- [ACTIVITY]
Find the line holding "out_status | 3 |" in the entries below. Give it again exactly, along with every line after it up to and including the line holding "well taps | 352 | 440 | 2.81".

(DATA EXTRACTS Opens)

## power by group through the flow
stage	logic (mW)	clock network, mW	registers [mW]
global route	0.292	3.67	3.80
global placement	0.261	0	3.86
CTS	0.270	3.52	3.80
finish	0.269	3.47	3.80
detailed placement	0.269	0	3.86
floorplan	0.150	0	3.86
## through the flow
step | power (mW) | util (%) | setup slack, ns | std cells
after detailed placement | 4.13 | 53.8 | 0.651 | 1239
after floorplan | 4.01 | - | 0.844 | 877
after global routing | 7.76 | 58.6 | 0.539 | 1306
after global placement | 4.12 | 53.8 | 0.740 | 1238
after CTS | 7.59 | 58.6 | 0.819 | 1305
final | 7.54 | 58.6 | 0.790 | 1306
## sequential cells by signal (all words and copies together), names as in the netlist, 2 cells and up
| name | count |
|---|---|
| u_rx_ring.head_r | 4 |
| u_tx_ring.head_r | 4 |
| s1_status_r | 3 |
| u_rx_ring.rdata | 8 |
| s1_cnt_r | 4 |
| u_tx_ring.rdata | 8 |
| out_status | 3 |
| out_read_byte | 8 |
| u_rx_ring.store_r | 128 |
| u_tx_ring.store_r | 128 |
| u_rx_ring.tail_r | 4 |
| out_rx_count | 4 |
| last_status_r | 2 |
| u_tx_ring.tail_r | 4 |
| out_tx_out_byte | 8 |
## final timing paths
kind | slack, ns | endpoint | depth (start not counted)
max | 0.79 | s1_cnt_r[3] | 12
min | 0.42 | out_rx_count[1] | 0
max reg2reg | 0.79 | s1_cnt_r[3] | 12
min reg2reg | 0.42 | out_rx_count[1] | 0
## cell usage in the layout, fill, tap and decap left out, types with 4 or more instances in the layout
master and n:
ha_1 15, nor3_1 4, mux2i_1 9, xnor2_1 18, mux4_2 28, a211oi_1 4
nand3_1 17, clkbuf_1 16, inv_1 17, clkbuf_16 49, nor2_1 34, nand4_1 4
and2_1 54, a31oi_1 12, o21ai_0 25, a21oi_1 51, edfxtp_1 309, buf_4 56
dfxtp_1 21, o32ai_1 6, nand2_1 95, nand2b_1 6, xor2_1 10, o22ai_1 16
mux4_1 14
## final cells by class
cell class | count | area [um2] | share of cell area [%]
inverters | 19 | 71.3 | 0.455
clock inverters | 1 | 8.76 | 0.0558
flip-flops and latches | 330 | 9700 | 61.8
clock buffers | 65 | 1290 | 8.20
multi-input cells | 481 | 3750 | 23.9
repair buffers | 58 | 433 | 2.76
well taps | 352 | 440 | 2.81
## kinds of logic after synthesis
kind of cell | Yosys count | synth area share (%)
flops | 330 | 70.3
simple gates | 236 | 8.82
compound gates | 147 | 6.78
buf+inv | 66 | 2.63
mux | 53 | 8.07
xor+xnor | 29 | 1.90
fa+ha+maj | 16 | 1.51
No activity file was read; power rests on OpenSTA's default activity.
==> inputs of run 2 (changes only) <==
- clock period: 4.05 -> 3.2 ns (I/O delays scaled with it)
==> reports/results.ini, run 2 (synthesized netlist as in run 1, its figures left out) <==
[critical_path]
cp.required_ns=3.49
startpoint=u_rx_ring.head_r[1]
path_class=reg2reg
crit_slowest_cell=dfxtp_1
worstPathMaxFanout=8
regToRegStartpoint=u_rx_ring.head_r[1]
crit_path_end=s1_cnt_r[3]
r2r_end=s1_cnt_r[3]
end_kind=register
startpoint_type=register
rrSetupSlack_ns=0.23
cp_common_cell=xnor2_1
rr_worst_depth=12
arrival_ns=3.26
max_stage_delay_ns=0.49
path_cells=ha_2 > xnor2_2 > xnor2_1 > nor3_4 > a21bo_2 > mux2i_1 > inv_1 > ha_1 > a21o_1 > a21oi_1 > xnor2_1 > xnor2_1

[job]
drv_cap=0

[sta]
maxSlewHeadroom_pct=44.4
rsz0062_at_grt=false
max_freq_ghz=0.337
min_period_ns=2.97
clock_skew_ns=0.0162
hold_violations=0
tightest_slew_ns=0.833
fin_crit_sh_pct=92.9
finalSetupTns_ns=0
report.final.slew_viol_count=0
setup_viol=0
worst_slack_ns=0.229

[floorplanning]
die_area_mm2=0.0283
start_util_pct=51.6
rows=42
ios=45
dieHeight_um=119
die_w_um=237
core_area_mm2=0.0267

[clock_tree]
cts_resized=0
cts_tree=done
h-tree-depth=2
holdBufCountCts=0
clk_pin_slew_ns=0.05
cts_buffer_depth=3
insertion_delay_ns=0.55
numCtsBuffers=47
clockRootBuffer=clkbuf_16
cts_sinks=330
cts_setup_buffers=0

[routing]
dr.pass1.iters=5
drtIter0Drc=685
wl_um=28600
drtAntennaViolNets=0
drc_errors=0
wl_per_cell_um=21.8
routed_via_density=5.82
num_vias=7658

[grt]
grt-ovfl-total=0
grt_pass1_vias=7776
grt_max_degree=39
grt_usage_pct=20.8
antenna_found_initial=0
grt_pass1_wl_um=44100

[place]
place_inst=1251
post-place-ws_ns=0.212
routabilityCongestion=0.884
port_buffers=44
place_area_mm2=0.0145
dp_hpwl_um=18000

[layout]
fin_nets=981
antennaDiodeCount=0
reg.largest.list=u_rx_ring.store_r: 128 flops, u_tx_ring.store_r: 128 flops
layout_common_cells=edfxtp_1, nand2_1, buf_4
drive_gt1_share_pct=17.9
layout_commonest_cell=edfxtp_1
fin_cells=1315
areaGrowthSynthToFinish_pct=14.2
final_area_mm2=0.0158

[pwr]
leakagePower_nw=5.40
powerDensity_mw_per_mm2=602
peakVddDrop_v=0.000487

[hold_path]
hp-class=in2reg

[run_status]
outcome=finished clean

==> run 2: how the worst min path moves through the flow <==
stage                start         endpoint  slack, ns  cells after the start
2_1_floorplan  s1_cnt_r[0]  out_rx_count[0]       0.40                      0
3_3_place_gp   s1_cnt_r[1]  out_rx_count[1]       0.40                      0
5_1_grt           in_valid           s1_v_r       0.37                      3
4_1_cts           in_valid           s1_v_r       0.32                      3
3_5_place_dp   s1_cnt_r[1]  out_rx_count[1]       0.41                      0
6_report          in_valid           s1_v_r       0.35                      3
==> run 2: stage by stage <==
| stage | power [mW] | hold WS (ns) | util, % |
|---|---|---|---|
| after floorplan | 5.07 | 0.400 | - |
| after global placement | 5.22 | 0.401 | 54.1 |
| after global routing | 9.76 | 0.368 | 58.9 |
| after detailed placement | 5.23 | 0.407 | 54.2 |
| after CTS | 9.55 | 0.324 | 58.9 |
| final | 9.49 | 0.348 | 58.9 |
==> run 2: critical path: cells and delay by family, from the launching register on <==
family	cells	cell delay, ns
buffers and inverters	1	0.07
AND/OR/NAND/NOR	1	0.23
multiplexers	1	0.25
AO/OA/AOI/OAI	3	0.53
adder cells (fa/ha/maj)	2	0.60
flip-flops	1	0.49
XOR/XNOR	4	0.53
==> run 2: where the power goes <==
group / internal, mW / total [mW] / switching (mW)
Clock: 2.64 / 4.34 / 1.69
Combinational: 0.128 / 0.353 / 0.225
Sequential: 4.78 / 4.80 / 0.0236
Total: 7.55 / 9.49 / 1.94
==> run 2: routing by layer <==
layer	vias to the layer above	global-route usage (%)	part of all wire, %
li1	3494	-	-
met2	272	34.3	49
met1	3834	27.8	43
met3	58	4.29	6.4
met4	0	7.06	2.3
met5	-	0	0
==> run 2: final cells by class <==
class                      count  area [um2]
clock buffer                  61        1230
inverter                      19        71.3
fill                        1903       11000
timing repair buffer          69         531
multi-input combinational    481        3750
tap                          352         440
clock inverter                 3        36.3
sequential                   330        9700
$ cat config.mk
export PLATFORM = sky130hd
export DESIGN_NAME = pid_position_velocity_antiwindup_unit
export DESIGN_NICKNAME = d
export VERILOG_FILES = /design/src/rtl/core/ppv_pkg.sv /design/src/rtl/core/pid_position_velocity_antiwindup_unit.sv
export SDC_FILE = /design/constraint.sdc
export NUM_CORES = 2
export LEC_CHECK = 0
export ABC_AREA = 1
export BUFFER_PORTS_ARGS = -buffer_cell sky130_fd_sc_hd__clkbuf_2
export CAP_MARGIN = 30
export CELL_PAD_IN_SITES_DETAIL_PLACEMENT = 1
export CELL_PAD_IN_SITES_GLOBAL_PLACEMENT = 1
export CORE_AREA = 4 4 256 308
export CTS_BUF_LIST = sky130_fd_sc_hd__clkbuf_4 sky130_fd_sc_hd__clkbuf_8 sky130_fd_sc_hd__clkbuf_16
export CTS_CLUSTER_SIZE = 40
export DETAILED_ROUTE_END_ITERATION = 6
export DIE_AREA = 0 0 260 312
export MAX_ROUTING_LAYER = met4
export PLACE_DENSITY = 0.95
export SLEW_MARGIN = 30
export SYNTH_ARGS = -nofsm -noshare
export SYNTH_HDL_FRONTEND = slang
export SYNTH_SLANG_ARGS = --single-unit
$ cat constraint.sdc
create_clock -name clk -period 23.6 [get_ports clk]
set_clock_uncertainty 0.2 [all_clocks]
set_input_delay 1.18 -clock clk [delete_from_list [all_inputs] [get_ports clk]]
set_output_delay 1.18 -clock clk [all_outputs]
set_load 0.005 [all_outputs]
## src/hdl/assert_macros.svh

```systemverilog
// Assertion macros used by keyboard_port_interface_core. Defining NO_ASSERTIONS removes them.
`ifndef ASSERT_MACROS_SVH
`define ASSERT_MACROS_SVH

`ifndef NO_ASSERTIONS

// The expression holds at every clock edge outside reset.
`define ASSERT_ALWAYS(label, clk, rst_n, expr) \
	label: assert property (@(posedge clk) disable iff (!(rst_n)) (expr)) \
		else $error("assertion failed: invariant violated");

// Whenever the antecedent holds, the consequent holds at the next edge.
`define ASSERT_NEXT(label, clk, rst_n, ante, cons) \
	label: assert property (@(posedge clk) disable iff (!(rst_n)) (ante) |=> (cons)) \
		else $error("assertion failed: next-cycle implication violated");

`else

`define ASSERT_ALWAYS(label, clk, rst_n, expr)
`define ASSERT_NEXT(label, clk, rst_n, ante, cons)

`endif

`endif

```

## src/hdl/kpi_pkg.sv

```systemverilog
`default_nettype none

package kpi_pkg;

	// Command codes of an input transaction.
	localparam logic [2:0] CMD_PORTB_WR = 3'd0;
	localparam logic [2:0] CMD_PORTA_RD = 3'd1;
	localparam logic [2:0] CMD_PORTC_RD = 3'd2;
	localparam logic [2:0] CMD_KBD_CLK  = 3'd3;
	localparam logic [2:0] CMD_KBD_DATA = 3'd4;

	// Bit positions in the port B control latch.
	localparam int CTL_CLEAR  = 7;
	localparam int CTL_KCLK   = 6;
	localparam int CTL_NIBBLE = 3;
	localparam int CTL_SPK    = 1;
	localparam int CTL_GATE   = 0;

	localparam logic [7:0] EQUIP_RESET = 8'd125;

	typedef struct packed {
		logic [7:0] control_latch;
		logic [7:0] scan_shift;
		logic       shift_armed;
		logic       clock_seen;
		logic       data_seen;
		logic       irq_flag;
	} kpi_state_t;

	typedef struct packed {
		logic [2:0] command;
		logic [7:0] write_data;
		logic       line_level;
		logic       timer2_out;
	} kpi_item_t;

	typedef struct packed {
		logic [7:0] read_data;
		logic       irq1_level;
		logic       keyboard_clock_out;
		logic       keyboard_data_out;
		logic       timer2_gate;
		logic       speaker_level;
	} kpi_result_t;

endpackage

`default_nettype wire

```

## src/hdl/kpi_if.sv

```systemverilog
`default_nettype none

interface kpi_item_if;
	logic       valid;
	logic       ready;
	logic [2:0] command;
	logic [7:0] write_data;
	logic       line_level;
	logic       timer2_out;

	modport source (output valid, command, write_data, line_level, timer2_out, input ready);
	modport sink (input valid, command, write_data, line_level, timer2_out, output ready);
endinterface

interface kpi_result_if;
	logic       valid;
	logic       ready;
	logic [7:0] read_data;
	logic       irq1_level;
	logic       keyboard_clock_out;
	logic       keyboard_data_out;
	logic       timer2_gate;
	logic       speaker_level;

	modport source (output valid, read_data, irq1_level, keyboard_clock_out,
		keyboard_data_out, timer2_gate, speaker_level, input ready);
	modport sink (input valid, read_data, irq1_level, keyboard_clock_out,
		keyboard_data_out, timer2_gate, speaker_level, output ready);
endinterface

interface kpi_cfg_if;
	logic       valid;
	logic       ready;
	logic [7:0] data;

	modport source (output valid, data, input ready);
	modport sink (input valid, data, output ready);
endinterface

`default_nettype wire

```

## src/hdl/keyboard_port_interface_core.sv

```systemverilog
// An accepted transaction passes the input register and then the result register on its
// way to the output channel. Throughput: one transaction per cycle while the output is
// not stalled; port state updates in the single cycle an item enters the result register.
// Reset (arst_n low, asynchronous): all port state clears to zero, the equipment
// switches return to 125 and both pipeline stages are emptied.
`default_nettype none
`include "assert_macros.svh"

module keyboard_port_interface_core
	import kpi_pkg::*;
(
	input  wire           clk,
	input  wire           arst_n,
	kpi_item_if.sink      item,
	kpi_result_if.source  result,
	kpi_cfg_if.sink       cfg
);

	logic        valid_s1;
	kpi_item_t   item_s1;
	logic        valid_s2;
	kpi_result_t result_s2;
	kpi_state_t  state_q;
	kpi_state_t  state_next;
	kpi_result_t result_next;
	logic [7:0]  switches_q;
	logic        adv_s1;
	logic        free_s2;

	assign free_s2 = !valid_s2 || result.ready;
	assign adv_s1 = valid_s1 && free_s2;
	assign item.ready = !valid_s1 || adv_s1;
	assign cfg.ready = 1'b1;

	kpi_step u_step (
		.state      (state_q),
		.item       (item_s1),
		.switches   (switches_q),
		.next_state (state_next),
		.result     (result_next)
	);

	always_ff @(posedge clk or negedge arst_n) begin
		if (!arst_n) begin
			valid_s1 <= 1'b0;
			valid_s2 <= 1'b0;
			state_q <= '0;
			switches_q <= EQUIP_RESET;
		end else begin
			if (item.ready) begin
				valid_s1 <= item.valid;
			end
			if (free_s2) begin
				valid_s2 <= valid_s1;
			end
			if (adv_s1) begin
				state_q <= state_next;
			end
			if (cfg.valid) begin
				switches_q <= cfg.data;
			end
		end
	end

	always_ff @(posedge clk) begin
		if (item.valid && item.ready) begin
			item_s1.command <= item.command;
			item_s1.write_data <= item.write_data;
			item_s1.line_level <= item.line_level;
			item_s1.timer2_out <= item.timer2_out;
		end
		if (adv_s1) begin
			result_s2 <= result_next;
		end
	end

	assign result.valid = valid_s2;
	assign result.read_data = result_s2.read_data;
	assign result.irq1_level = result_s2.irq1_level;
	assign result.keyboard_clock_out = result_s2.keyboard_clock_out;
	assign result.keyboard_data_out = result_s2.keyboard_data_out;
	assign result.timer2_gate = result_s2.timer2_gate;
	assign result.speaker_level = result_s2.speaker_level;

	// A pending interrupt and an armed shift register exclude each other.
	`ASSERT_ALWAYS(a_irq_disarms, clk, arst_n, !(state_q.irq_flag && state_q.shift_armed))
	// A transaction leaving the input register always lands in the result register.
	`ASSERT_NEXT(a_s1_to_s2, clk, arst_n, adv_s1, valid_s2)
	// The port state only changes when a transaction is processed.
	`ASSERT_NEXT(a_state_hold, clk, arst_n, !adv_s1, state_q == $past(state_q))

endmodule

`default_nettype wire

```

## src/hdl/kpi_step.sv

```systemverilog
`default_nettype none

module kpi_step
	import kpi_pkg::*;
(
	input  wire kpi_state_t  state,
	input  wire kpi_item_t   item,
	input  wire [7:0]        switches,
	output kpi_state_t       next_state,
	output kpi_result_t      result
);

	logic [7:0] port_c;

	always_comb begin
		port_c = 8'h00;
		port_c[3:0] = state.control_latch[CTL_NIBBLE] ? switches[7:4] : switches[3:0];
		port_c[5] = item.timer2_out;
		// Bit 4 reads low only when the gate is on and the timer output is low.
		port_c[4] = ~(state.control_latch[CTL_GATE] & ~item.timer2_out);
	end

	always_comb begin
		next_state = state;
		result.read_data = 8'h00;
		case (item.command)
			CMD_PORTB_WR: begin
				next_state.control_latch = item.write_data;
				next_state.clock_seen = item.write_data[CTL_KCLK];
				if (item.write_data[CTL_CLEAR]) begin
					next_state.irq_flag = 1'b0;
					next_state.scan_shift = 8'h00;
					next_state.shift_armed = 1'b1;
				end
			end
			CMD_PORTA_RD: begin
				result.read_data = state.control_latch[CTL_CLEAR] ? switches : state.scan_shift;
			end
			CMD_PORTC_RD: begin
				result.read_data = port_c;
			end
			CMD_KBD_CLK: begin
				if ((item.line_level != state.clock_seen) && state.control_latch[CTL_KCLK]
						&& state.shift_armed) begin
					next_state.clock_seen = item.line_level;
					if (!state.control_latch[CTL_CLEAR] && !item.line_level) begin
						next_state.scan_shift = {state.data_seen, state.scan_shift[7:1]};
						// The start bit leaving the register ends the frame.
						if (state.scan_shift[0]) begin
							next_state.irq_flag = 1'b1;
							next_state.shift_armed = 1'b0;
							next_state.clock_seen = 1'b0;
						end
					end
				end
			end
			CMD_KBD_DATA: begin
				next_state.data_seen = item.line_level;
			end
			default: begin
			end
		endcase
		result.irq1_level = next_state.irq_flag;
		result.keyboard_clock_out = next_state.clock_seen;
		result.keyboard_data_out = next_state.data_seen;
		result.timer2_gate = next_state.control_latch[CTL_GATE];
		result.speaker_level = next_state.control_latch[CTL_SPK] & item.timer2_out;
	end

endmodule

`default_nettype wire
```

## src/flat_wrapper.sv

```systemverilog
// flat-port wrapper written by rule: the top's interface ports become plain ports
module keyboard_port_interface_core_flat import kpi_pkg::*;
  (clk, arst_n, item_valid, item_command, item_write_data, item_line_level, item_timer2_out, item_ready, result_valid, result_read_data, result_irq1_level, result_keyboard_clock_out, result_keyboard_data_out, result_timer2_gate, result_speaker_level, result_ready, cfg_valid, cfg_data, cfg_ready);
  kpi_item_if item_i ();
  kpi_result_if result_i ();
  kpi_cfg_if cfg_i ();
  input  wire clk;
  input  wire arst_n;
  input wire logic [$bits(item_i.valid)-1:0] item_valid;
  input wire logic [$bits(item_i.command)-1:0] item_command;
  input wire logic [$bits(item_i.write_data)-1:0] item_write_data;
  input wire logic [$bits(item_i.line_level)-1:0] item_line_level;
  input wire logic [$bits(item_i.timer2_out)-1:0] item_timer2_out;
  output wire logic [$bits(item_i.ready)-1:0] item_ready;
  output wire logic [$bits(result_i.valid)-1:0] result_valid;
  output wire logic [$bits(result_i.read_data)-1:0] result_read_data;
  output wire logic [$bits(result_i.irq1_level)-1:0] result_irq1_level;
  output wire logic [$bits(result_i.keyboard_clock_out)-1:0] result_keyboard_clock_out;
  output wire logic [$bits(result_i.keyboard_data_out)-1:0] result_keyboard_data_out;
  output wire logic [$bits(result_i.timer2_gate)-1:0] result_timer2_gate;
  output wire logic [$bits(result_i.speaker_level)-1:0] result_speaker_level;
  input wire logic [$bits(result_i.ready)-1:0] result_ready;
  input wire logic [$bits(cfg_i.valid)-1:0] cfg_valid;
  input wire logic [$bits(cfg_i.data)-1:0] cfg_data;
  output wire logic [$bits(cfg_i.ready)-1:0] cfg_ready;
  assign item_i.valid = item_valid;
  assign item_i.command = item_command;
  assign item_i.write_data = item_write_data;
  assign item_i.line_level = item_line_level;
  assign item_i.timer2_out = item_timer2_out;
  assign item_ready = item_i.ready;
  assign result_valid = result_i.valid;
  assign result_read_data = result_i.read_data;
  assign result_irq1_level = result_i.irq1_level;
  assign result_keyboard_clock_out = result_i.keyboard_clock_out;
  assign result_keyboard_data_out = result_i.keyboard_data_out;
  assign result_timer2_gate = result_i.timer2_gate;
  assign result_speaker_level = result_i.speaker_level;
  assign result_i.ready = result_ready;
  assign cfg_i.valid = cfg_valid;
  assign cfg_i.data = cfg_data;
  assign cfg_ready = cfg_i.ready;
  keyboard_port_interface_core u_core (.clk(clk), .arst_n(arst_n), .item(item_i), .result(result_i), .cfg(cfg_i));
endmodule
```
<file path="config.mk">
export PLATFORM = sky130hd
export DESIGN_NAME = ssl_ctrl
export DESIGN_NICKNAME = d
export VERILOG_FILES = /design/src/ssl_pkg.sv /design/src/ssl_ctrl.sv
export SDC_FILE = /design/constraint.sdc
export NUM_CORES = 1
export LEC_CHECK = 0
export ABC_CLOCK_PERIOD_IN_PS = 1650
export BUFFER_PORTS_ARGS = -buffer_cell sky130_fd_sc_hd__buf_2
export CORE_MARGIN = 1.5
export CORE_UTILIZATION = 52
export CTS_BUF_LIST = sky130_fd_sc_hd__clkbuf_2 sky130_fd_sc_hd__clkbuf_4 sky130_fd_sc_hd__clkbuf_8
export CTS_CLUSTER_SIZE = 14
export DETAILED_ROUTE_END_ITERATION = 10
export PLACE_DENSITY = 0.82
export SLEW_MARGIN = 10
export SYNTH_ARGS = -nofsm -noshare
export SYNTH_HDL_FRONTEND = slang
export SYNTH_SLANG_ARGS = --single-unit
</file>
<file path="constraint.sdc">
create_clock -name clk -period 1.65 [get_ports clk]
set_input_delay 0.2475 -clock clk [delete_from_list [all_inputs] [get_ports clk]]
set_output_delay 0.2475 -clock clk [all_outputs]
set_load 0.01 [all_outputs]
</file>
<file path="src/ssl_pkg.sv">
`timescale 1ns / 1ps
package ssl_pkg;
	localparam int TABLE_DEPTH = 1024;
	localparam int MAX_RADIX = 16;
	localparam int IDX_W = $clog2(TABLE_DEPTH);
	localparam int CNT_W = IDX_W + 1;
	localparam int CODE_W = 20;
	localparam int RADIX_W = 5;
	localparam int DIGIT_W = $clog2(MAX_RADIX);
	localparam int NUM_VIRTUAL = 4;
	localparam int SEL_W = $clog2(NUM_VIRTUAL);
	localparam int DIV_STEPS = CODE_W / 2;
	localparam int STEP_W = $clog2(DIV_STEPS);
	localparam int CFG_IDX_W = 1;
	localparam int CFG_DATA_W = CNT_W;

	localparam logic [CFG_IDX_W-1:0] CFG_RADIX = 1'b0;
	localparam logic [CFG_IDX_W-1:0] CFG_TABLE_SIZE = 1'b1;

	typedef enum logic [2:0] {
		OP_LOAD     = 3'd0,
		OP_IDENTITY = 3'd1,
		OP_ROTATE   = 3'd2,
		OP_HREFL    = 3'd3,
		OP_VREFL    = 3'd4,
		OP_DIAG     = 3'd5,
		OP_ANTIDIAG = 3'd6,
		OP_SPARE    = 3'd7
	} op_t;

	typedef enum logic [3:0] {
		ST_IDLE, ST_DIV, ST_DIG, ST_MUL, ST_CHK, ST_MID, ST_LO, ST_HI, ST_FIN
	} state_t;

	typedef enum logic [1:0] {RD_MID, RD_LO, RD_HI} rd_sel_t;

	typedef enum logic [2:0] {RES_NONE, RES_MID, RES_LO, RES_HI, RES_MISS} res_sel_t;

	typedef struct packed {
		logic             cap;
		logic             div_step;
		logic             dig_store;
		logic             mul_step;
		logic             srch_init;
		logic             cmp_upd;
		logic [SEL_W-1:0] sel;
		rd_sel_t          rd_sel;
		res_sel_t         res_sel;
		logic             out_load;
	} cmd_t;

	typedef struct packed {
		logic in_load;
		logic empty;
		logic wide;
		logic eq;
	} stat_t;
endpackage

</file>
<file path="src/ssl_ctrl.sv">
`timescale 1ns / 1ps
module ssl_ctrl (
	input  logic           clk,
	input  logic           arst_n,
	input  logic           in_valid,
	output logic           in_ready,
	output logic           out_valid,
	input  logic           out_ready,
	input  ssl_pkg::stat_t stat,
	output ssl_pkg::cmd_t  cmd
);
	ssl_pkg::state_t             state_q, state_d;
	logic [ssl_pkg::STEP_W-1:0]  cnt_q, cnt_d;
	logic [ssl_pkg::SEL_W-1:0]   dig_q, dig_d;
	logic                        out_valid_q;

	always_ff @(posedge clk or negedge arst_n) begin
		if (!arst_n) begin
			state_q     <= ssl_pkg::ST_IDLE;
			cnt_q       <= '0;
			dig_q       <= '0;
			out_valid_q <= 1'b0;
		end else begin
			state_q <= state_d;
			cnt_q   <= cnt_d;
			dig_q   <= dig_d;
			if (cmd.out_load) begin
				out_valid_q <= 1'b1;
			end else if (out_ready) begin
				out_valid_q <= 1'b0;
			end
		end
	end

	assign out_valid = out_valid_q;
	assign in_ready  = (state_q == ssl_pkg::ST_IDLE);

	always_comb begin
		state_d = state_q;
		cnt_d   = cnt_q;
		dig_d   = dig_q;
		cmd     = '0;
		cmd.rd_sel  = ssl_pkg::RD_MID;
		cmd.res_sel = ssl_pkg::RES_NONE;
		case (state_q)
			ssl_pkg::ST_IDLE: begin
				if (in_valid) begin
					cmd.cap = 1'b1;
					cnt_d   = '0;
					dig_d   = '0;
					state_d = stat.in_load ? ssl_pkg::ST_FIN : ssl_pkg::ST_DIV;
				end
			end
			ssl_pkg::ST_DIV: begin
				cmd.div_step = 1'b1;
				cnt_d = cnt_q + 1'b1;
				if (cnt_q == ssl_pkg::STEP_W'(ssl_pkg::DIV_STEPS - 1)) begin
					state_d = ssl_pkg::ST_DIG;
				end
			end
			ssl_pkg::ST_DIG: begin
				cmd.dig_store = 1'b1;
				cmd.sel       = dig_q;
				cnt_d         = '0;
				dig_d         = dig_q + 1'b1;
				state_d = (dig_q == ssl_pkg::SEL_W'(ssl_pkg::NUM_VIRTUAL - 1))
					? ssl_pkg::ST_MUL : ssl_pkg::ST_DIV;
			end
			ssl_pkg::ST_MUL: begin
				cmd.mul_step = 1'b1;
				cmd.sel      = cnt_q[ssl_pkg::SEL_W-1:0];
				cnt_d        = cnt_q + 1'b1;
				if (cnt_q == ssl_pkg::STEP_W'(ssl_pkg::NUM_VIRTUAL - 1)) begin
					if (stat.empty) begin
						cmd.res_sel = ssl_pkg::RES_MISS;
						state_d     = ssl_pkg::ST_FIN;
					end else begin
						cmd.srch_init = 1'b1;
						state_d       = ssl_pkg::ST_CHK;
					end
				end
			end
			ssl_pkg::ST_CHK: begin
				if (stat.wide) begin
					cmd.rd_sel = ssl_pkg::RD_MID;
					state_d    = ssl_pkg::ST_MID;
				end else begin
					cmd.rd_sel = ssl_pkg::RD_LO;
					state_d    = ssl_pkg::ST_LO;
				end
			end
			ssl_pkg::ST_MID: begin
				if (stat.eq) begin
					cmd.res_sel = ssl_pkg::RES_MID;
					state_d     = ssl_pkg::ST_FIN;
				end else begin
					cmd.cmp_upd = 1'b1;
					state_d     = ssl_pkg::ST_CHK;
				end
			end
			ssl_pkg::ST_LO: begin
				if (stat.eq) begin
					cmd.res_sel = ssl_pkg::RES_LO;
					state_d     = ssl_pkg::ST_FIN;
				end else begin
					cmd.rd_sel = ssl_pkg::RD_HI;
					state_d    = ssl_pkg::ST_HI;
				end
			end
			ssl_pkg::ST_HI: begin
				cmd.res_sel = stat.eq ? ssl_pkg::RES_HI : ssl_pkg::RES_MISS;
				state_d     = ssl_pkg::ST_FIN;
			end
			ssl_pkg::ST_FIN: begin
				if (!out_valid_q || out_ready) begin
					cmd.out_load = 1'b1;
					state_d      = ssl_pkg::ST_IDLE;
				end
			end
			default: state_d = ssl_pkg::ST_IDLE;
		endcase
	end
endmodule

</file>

(DATA EXTRACTS Closes)

- [WRITTEN RESPONSE]
| out_status | 3 |
| out_read_byte | 8 |
| u_rx_ring.store_r | 128 |
| u_tx_ring.store_r | 128 |
| u_rx_ring.tail_r | 4 |
| out_rx_count | 4 |
| last_status_r | 2 |
| u_tx_ring.tail_r | 4 |
| out_tx_out_byte | 8 |
## final timing paths
kind | slack, ns | endpoint | depth (start not counted)
max | 0.79 | s1_cnt_r[3] | 12
min | 0.42 | out_rx_count[1] | 0
max reg2reg | 0.79 | s1_cnt_r[3] | 12
min reg2reg | 0.42 | out_rx_count[1] | 0
## cell usage in the layout, fill, tap and decap left out, types with 4 or more instances in the layout
master and n:
ha_1 15, nor3_1 4, mux2i_1 9, xnor2_1 18, mux4_2 28, a211oi_1 4
nand3_1 17, clkbuf_1 16, inv_1 17, clkbuf_16 49, nor2_1 34, nand4_1 4
and2_1 54, a31oi_1 12, o21ai_0 25, a21oi_1 51, edfxtp_1 309, buf_4 56
dfxtp_1 21, o32ai_1 6, nand2_1 95, nand2b_1 6, xor2_1 10, o22ai_1 16
mux4_1 14
## final cells by class
cell class | count | area [um2] | share of cell area [%]
inverters | 19 | 71.3 | 0.455
clock inverters | 1 | 8.76 | 0.0558
flip-flops and latches | 330 | 9700 | 61.8
clock buffers | 65 | 1290 | 8.20
multi-input cells | 481 | 3750 | 23.9
repair buffers | 58 | 433 | 2.76
well taps | 352 | 440 | 2.81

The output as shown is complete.